Hacker News new | ask | show | jobs
by lmeyerov 1965 days ago
This may help you do zero copy for a column of multi-dim without losing value types, just that it's encoding a multi-dim. This example is for values that are 3x3 of int8's:

```

import pyarrow as pa

my_col_of_3x3s = pa.struct([ (f'f_{x}_{y}', pa.int8()) for x in range(3) for y in range(3) ])

```

If using ndarrays, I think our helpers are another ~4 lines each.
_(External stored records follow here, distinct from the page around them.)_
From an optimization exercise on the open Yosys and OpenROAD flow, aimed at small area, a short achievable clock period and few clock cycles per item; shortcuts taken in it are not production practice.
No functional check of the RTL was part of this run.
Power is estimated from default activity; no workload was simulated.

===== design/flow/config.mk =====
export PLATFORM = sky130hd
export DESIGN_NAME = rs_word_decoder
export DESIGN_NICKNAME = rs_word_decoder
export VERILOG_FILES = /design/flow/design.v
export SDC_FILE = /design/flow/constraint.sdc
export NUM_CORES = 4
export LEC_CHECK = 0
export CAP_MARGIN = 20
export CORE_MARGIN = 2
export CORE_UTILIZATION = 40
export PLACE_DENSITY = 0.6
export SLEW_MARGIN = 20

===== design/flow/design.v =====
module rs_word_decoder (
  input              clk,
  input              rst,
  input              in_valid,
  output             in_ready,
  input      [303:0] in_word,
  output             out_valid,
  input              out_ready,
  output     [303:0] out_word,
  output     [1:0]   out_nerr,
  output             out_uncorrectable
);
  localparam [2:0] S_IDLE  = 3'd0,
                   S_SYND  = 3'd1,
                   S_BM    = 3'd2,
                   S_OMEGA = 3'd3,
                   S_CHIEN = 3'd4,
                   S_DONE  = 3'd5;
  function automatic [7:0] gf_mul(input [7:0] a, input [7:0] b);
    reg [7:0] p;
    reg [7:0] aa;
    integer i;
    begin
      p  = 8'h00;
      aa = a;
      for (i = 0; i < 8; i = i + 1) begin
        if (b[i]) p = p ^ aa;
        aa = {aa[6:0], 1'b0} ^ (aa[7] ? 8'h1D : 8'h00);
      end
      gf_mul = p;
    end
  endfunction
  function automatic [7:0] gf_inv(input [7:0] a);
    begin
      case (a)
        8'h00: gf_inv = 8'h00;
        8'h01: gf_inv = 8'h01;
        8'h02: gf_inv = 8'h8E;
        8'h03: gf_inv = 8'hF4;
        8'h04: gf_inv = 8'h47;
        8'h05: gf_inv = 8'hA7;
        8'h06: gf_inv = 8'h7A;
        8'h07: gf_inv = 8'hBA;
        8'h08: gf_inv = 8'hAD;
        8'h09: gf_inv = 8'h9D;
        8'h0A: gf_inv = 8'hDD;
        8'h0B: gf_inv = 8'h98;
        8'h0C: gf_inv = 8'h3D;
        8'h0D: gf_inv = 8'hAA;
        8'h0E: gf_inv = 8'h5D;
        8'h0F: gf_inv = 8'h96;
        8'h10: gf_inv = 8'hD8;
        8'h11: gf_inv = 8'h72;
        8'h12: gf_inv = 8'hC0;
        8'h13: gf_inv = 8'h58;
        8'h14: gf_inv = 8'hE0;
        8'h15: gf_inv = 8'h3E;
        8'h16: gf_inv = 8'h4C;
        8'h17: gf_inv = 8'h66;
        8'h18: gf_inv = 8'h90;
        8'h19: gf_inv = 8'hDE;
        8'h1A: gf_inv = 8'h55;
        8'h1B: gf_inv = 8'h80;
        8'h1C: gf_inv = 8'hA0;
        8'h1D: gf_inv = 8'h83;
        8'h1E: gf_inv = 8'h4B;
        8'h1F: gf_inv = 8'h2A;
        8'h20: gf_inv = 8'h6C;
        8'h21: gf_inv = 8'hED;
        8'h22: gf_inv = 8'h39;
        8'h23: gf_inv = 8'h51;
        8'h24: gf_inv = 8'h60;
        8'h25: gf_inv = 8'h56;
        8'h26: gf_inv = 8'h2C;
        8'h27: gf_inv = 8'h8A;
        8'h28: gf_inv = 8'h70;
        8'h29: gf_inv = 8'hD0;
        8'h2A: gf_inv = 8'h1F;
        8'h2B: gf_inv = 8'h4A;
        8'h2C: gf_inv = 8'h26;
        8'h2D: gf_inv = 8'h8B;
        8'h2E: gf_inv = 8'h33;
        8'h2F: gf_inv = 8'h6E;
        8'h30: gf_inv = 8'h48;
        8'h31: gf_inv = 8'h89;
        8'h32: gf_inv = 8'h6F;
        8'h33: gf_inv = 8'h2E;
        8'h34: gf_inv = 8'hA4;
        8'h35: gf_inv = 8'hC3;
        8'h36: gf_inv = 8'h40;
        8'h37: gf_inv = 8'h5E;
        8'h38: gf_inv = 8'h50;
        8'h39: gf_inv = 8'h22;
        8'h3A: gf_inv = 8'hCF;
        8'h3B: gf_inv = 8'hA9;
        8'h3C: gf_inv = 8'hAB;
        8'h3D: gf_inv = 8'h0C;
        8'h3E: gf_inv = 8'h15;
        8'h3F: gf_inv = 8'hE1;
        8'h40: gf_inv = 8'h36;
        8'h41: gf_inv = 8'h5F;
        8'h42: gf_inv = 8'hF8;
        8'h43: gf_inv = 8'hD5;
        8'h44: gf_inv = 8'h92;
        8'h45: gf_inv = 8'h4E;
        8'h46: gf_inv = 8'hA6;
        8'h47: gf_inv = 8'h04;
        8'h48: gf_inv = 8'h30;
        8'h49: gf_inv = 8'h88;
        8'h4A: gf_inv = 8'h2B;
        8'h4B: gf_inv = 8'h1E;
        8'h4C: gf_inv = 8'h16;
        8'h4D: gf_inv = 8'h67;
        8'h4E: gf_inv = 8'h45;
        8'h4F: gf_inv = 8'h93;
        8'h50: gf_inv = 8'h38;
        8'h51: gf_inv = 8'h23;
        8'h52: gf_inv = 8'h68;
        8'h53: gf_inv = 8'h8C;
        8'h54: gf_inv = 8'h81;
        8'h55: gf_inv = 8'h1A;
        8'h56: gf_inv = 8'h25;
        8'h57: gf_inv = 8'h61;
        8'h58: gf_inv = 8'h13;
        8'h59: gf_inv = 8'hC1;
        8'h5A: gf_inv = 8'hCB;
        8'h5B: gf_inv = 8'h63;
        8'h5C: gf_inv = 8'h97;
        8'h5D: gf_inv = 8'h0E;
        8'h5E: gf_inv = 8'h37;
        8'h5F: gf_inv = 8'h41;
        8'h60: gf_inv = 8'h24;
        8'h61: gf_inv = 8'h57;
        8'h62: gf_inv = 8'hCA;
        8'h63: gf_inv = 8'h5B;
        8'h64: gf_inv = 8'hB9;
        8'h65: gf_inv = 8'hC4;
        8'h66: gf_inv = 8'h17;
        8'h67: gf_inv = 8'h4D;
        8'h68: gf_inv = 8'h52;
        8'h69: gf_inv = 8'h8D;
        8'h6A: gf_inv = 8'hEF;
        8'h6B: gf_inv = 8'hB3;
        8'h6C: gf_inv = 8'h20;
        8'h6D: gf_inv = 8'hEC;
        8'h6E: gf_inv = 8'h2F;
        8'h6F: gf_inv = 8'h32;
        8'h70: gf_inv = 8'h28;
        8'h71: gf_inv = 8'hD1;
        8'h72: gf_inv = 8'h11;
        8'h73: gf_inv = 8'hD9;
        8'h74: gf_inv = 8'hE9;
        8'h75: gf_inv = 8'hFB;
        8'h76: gf_inv = 8'hDA;
        8'h77: gf_inv = 8'h79;
        8'h78: gf_inv = 8'hDB;
        8'h79: gf_inv = 8'h77;
        8'h7A: gf_inv = 8'h06;
        8'h7B: gf_inv = 8'hBB;
        8'h7C: gf_inv = 8'h84;
        8'h7D: gf_inv = 8'hCD;
        8'h7E: gf_inv = 8'hFE;
        8'h7F: gf_inv = 8'hFC;
        8'h80: gf_inv = 8'h1B;
        8'h81: gf_inv = 8'h54;
        8'h82: gf_inv = 8'hA1;
        8'h83: gf_inv = 8'h1D;
        8'h84: gf_inv = 8'h7C;
        8'h85: gf_inv = 8'hCC;
        8'h86: gf_inv = 8'hE4;
        8'h87: gf_inv = 8'hB0;
        8'h88: gf_inv = 8'h49;
        8'h89: gf_inv = 8'h31;
        8'h8A: gf_inv = 8'h27;
        8'h8B: gf_inv = 8'h2D;
        8'h8C: gf_inv = 8'h53;
        8'h8D: gf_inv = 8'h69;
        8'h8E: gf_inv = 8'h02;
        8'h8F: gf_inv = 8'hF5;
        8'h90: gf_inv = 8'h18;
        8'h91: gf_inv = 8'hDF;
        8'h92: gf_inv = 8'h44;
        8'h93: gf_inv = 8'h4F;
        8'h94: gf_inv = 8'h9B;
        8'h95: gf_inv = 8'hBC;
        8'h96: gf_inv = 8'h0F;
        8'h97: gf_inv = 8'h5C;
        8'h98: gf_inv = 8'h0B;
        8'h99: gf_inv = 8'hDC;
        8'h9A: gf_inv = 8'hBD;
        8'h9B: gf_inv = 8'h94;
        8'h9C: gf_inv = 8'hAC;
        8'h9D: gf_inv = 8'h09;
        8'h9E: gf_inv = 8'hC7;
        8'h9F: gf_inv = 8'hA2;
        8'hA0: gf_inv = 8'h1C;
        8'hA1: gf_inv = 8'h82;
        8'hA2: gf_inv = 8'h9F;
        8'hA3: gf_inv = 8'hC6;
        8'hA4: gf_inv = 8'h34;
        8'hA5: gf_inv = 8'hC2;
        8'hA6: gf_inv = 8'h46;
        8'hA7: gf_inv = 8'h05;
        8'hA8: gf_inv = 8'hCE;
        8'hA9: gf_inv = 8'h3B;
        8'hAA: gf_inv = 8'h0D;
        8'hAB: gf_inv = 8'h3C;
        8'hAC: gf_inv = 8'h9C;
        8'hAD: gf_inv = 8'h08;
        8'hAE: gf_inv = 8'hBE;
        8'hAF: gf_inv = 8'hB7;
        8'hB0: gf_inv = 8'h87;
        8'hB1: gf_inv = 8'hE5;
        8'hB2: gf_inv = 8'hEE;
        8'hB3: gf_inv = 8'h6B;
        8'hB4: gf_inv = 8'hEB;
        8'hB5: gf_inv = 8'hF2;
        8'hB6: gf_inv = 8'hBF;
        8'hB7: gf_inv = 8'hAF;
        8'hB8: gf_inv = 8'hC5;
        8'hB9: gf_inv = 8'h64;
        8'hBA: gf_inv = 8'h07;
        8'hBB: gf_inv = 8'h7B;
        8'hBC: gf_inv = 8'h95;
        8'hBD: gf_inv = 8'h9A;
        8'hBE: gf_inv = 8'hAE;
        8'hBF: gf_inv = 8'hB6;
        8'hC0: gf_inv = 8'h12;
        8'hC1: gf_inv = 8'h59;
        8'hC2: gf_inv = 8'hA5;
        8'hC3: gf_inv = 8'h35;
        8'hC4: gf_inv = 8'h65;
        8'hC5: gf_inv = 8'hB8;
        8'hC6: gf_inv = 8'hA3;
        8'hC7: gf_inv = 8'h9E;
        8'hC8: gf_inv = 8'hD2;
        8'hC9: gf_inv = 8'hF7;
        8'hCA: gf_inv = 8'h62;
        8'hCB: gf_inv = 8'h5A;
        8'hCC: gf_inv = 8'h85;
        8'hCD: gf_inv = 8'h7D;
        8'hCE: gf_inv = 8'hA8;
        8'hCF: gf_inv = 8'h3A;
        8'hD0: gf_inv = 8'h29;
        8'hD1: gf_inv = 8'h71;
        8'hD2: gf_inv = 8'hC8;
        8'hD3: gf_inv = 8'hF6;
        8'hD4: gf_inv = 8'hF9;
        8'hD5: gf_inv = 8'h43;
        8'hD6: gf_inv = 8'hD7;
        8'hD7: gf_inv = 8'hD6;
        8'hD8: gf_inv = 8'h10;
        8'hD9: gf_inv = 8'h73;
        8'hDA: gf_inv = 8'h76;
        8'hDB: gf_inv = 8'h78;
        8'hDC: gf_inv = 8'h99;
        8'hDD: gf_inv = 8'h0A;
        8'hDE: gf_inv = 8'h19;
        8'hDF: gf_inv = 8'h91;
        8'hE0: gf_inv = 8'h14;
        8'hE1: gf_inv = 8'h3F;
        8'hE2: gf_inv = 8'hE6;
        8'hE3: gf_inv = 8'hF0;
        8'hE4: gf_inv = 8'h86;
        8'hE5: gf_inv = 8'hB1;
        8'hE6: gf_inv = 8'hE2;
        8'hE7: gf_inv = 8'hF1;
        8'hE8: gf_inv = 8'hFA;
        8'hE9: gf_inv = 8'h74;
        8'hEA: gf_inv = 8'hF3;
        8'hEB: gf_inv = 8'hB4;
        8'hEC: gf_inv = 8'h6D;
        8'hED: gf_inv = 8'h21;
        8'hEE: gf_inv = 8'hB2;
        8'hEF: gf_inv = 8'h6A;
        8'hF0: gf_inv = 8'hE3;
        8'hF1: gf_inv = 8'hE7;
        8'hF2: gf_inv = 8'hB5;
        8'hF3: gf_inv = 8'hEA;
        8'hF4: gf_inv = 8'h03;
        8'hF5: gf_inv = 8'h8F;
        8'hF6: gf_inv = 8'hD3;
        8'hF7: gf_inv = 8'hC9;
        8'hF8: gf_inv = 8'h42;
        8'hF9: gf_inv = 8'hD4;
        8'hFA: gf_inv = 8'hE8;
        8'hFB: gf_inv = 8'h75;
        8'hFC: gf_inv = 8'h7F;
        8'hFD: gf_inv = 8'hFF;
        8'hFE: gf_inv = 8'h7E;
        8'hFF: gf_inv = 8'hFD;
        default: gf_inv = 8'h00;
      endcase
    end
  endfunction
  reg [2:0]   state;
  reg [5:0]   k;           
  reg [2:0]   r;           
  reg [303:0] rx;          
  reg [303:0] cw;          
  reg [7:0]   syn   [0:5];
  reg [7:0]   lam   [0:3];  
  reg [7:0]   bpol  [0:3];  
  reg [7:0]   gam;
  reg [2:0]   nlen;        
  reg [7:0]   lterm [0:3];  
  reg [7:0]   oterm [0:2];  
  reg [5:0]   nroots;
  integer j;
  wire [7:0] rx_sym = rx[8*k +: 8];
  reg [7:0] disc;
  reg [7:0] lam_next [0:3];
  always @* begin
    disc = 8'h00;
    for (j = 0; j < 4; j = j + 1)
      if ({29'd0, r} >= j) disc = disc ^ gf_mul(lam[j], syn[{29'd0, r} - j]);
    for (j = 0; j < 4; j = j + 1)
      lam_next[j] = gf_mul(gam, lam[j]) ^ ((j == 0) ? 8'h00 : gf_mul(disc, bpol[j - 1]));
  end
  reg [7:0] omega [0:2];
  always @* begin
    omega[0] = gf_mul(lam[0], syn[0]);
    omega[1] = gf_mul(lam[0], syn[1]) ^ gf_mul(lam[1], syn[0]);
    omega[2] = gf_mul(lam[0], syn[2]) ^ gf_mul(lam[1], syn[1]) ^ gf_mul(lam[2], syn[0]);
  end
  wire [7:0] lam_val = lterm[0] ^ lterm[1] ^ lterm[2] ^ lterm[3];
  wire [7:0] odd_val = lterm[1] ^ lterm[3];
  wire [7:0] om_val  = oterm[0] ^ oterm[1] ^ oterm[2];
  wire [7:0] err_val = gf_mul(om_val, gf_inv(odd_val));
  wire       is_root = (lam_val == 8'h00);
  wire uncorrectable = (nlen > 3'd3) || (nroots != {3'b000, nlen});
  assign in_ready          = (state == S_IDLE);
  assign out_valid         = (state == S_DONE);
  assign out_word          = uncorrectable ? rx : cw;
  assign out_nerr          = uncorrectable ? 2'd0 : nlen[1:0];
  assign out_uncorrectable = uncorrectable;
  always @(posedge clk) begin
    if (rst) begin
      state <= S_IDLE;
    end else begin
      case (state)
        S_IDLE: begin
          if (in_valid) begin
            rx <= in_word;
            cw <= in_word;
            for (j = 0; j < 6; j = j + 1) syn[j] <= 8'h00;
            k     <= 6'd0;
            state <= S_SYND;
          end
        end
        S_SYND: begin
          syn[0] <= syn[0] ^ rx_sym;
          syn[1] <= gf_mul(syn[1], 8'h02) ^ rx_sym;
          syn[2] <= gf_mul(syn[2], 8'h04) ^ rx_sym;
          syn[3] <= gf_mul(syn[3], 8'h08) ^ rx_sym;
          syn[4] <= gf_mul(syn[4], 8'h10) ^ rx_sym;
          syn[5] <= gf_mul(syn[5], 8'h20) ^ rx_sym;
          if (k == 6'd37) begin
            lam[0]  <= 8'h01;
            bpol[0] <= 8'h01;
            for (j = 1; j < 4; j = j + 1) begin
              lam[j]  <= 8'h00;
              bpol[j] <= 8'h00;
            end
            gam   <= 8'h01;
            nlen  <= 3'd0;
            r     <= 3'd0;
            state <= S_BM;
          end else begin
            k <= k + 6'd1;
          end
        end
        S_BM: begin
          for (j = 0; j < 4; j = j + 1) lam[j] <= lam_next[j];
          if (disc != 8'h00 && {nlen, 1'b0} <= {1'b0, r}) begin
            for (j = 0; j < 4; j = j + 1) bpol[j] <= lam[j];
            nlen <= r + 3'd1 - nlen;
            gam  <= disc;
          end else begin
            bpol[0] <= 8'h00;
            for (j = 1; j < 4; j = j + 1) bpol[j] <= bpol[j - 1];
          end
          r <= r + 3'd1;
          if (r == 3'd5) state <= S_OMEGA;
        end
        S_OMEGA: begin
          lterm[0] <= lam[0];
          lterm[1] <= gf_mul(lam[1], 8'h2B);
          lterm[2] <= gf_mul(lam[2], 8'h31);
          lterm[3] <= gf_mul(lam[3], 8'hA8);
          oterm[0] <= omega[0];
          oterm[1] <= gf_mul(omega[1], 8'h2B);
          oterm[2] <= gf_mul(omega[2], 8'h31);
          nroots <= 6'd0;
          k      <= 6'd0;
          state  <= S_CHIEN;
        end
        S_CHIEN: begin
          if (is_root) begin
            cw[8*k +: 8] <= rx_sym ^ err_val;
            nroots       <= nroots + 6'd1;
          end
          lterm[1] <= gf_mul(lterm[1], 8'h02);
          lterm[2] <= gf_mul(lterm[2], 8'h04);
          lterm[3] <= gf_mul(lterm[3], 8'h08);
          oterm[1] <= gf_mul(oterm[1], 8'h02);
          oterm[2] <= gf_mul(oterm[2], 8'h04);
          if (k == 6'd37) state <= S_DONE;
          else            k <= k + 6'd1;
        end
        S_DONE: begin
          if (out_ready) state <= S_IDLE;
        end
        default: state <= S_IDLE;
      endcase
    end
  end
endmodule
Interop with C is even easier, just cast. You can now pass this data through any Arrow-compatible compute stack / DB and not lose the value types. We do this for streaming into webgl's packed formats, for example.

What you don't get is a hint to the downstream systems that it is multidimensional. Tableau would just let you do individual bar charts, not say a heatmap, assuming they support rank 2's. To convert, you'd need to do that zero-copy cast to whatever they do support. I agree a targetable standard would avoid the need for that manual conversion, and increases the likelihood they use the same data rep.

Native support would also avoid some header bloat from using structs. However, we find that's fine in practice, it's metadata. E.g., our streaming code reads the schema at the beginning and then passes it along, so actual payloads are pure data, and skip resending metadata.